GM actually did have an energy control procedure that listed all of the specific elements required by the standard, including methods to shut down machines, place and remove lockout or tagout devices and verify the effectiveness of such devices and other energy control procedures. But OSHA contended that it was too generic to meet the ‘clearly and specifically’ requirement. GM appealed.

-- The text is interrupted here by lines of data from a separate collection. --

**config.mk**
```make
export PLATFORM = sky130hd
export DESIGN_NAME = ham_sec_top
export DESIGN_NICKNAME = d
export VERILOG_FILES = /design/src/rtl/ham_sec_pkg.sv /design/src/rtl/ham_sec_ctrl.sv /design/src/rtl/ham_sec_dp.sv /design/src/rtl/ham_sec_top.sv
export SDC_FILE = /design/constraint.sdc
export NUM_CORES = 1
export LEC_CHECK = 0
export BUFFER_PORTS_ARGS = -buffer_cell sky130_fd_sc_hd__buf_2
export CAP_MARGIN = 5
export CORE_MARGIN = 3
export CORE_UTILIZATION = 30
export CTS_CLUSTER_DIAMETER = 100
export CTS_CLUSTER_SIZE = 30
export DETAILED_ROUTE_END_ITERATION = 16
export PLACE_DENSITY_LB_ADDON = 0.1
export SETUP_SLACK_MARGIN = 0.02
export SYNTH_ARGS = -nofsm -noshare
export SYNTH_HDL_FRONTEND = slang
export SYNTH_HIERARCHICAL = 1
export SYNTH_SLANG_ARGS = --single-unit
```
**constraint.sdc**
```tcl
create_clock -name clk -period 2.1 [get_ports clk]
set_clock_uncertainty 0.05 [all_clocks]
set_input_delay 0 -clock clk [delete_from_list [all_inputs] [get_ports clk]]
set_output_delay 0 -clock clk [all_outputs]
set_load 0.1 [all_outputs]
```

In 2008, after more than 10 years of litigation, the citation was upheld. GM’s 3-page lockout procedure was too ‘bare-bones,’ especially given the complexity of the machines in the workplace, the tribunal ruled. The procedure lacked the details necessary ‘to effectively guide servicing and maintenance employees through the process of fully de-energizing and locking out the equipment.’ For example, it told employees to use the ‘normal stopping procedure’ for shutting down machines without explaining what that procedure was [Secretary v. GM, OSHRC Nos. 91-2834E & 91-2950, Dec. 4, 2007].

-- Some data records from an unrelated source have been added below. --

===== src/rtl/fare_pkg.sv =====
// Shared card-word layout for the station gate logic.
// Assumes a fixed header / balance / time stamp / station layout, MSB first.
package fare_pkg;
    localparam int HDR_W  = 4;
    localparam int BAL_W  = 7;
    localparam int STN_W  = 4;
    localparam int CARD_W = HDR_W + BAL_W + 1 + STN_W;

    typedef struct packed {
        logic [HDR_W-1:0] hdr;
        logic [BAL_W-1:0] bal;
        logic             ts;
        logic [STN_W-1:0] stn;
    } card_t;
endpackage


===== src/rtl/card_field_split.sv =====
// Checks the fixed fields of an incoming card at entry: the header must match
// the key value, and the journey fields (time stamp, station) must be clear.
// Purely combinational; assumes the caller samples the result.
module card_field_split #(
    parameter int HDR_W = 4,
    parameter int STN_W = 4,
    parameter logic [HDR_W-1:0] HDR_KEY = 4'b1010
) (
    input  logic [HDR_W-1:0] hdr,
    input  logic             ts,
    input  logic [STN_W-1:0] stn,
    output logic             hdr_ok,
    output logic             fields_clear
);
    // Header comparison and journey-field emptiness.
    always_comb begin
        hdr_ok       = (hdr == HDR_KEY);
        fields_clear = !ts && (stn == '0);
    end
endmodule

How the Daniel Smith Tragedy Changed the Lockout Laws

The GM case didn’t just uphold a big fine ($692,000 for lack of specific energy control + 25 other LOTO violations.) It established a new standard for what an energy control procedure must include to meet the ‘clearly and specifically’ requirement. Not coincidentally, these are the same elements that most Canadian jurisdictions require employers to list in their own de-energization procedures, including:

  • Statement of purpose;
  • Workers the procedure covers;
  • Machinery and equipment covered;
  • Steps in the lockout procedure;
  • Types and locations of required energy-isolating devices;
  • Means of verifying isolation;
  • Tagging rules; and
  • The re-energization sequence.

Separate Procedures for Complex Machines: The other requirement to emerge from the GM case is that there can’t be a single lockout procedure for a workplace containing complex machinery and equipment. Stated differently, there must be a separate, written lockout program for servicing of complex machinery and equipment.

Conclusion

Laws are not static things. They evolve over time as they get applied to actual situations. Seen in this light, Daniel Smith did not die in vain. His tragic death revealed and resulted in the improvement of LOTO requirements. And while they can never bring back the Daniel Smiths, these evolutionary improvements in OHS laws at least spare other workers from suffering the same fate.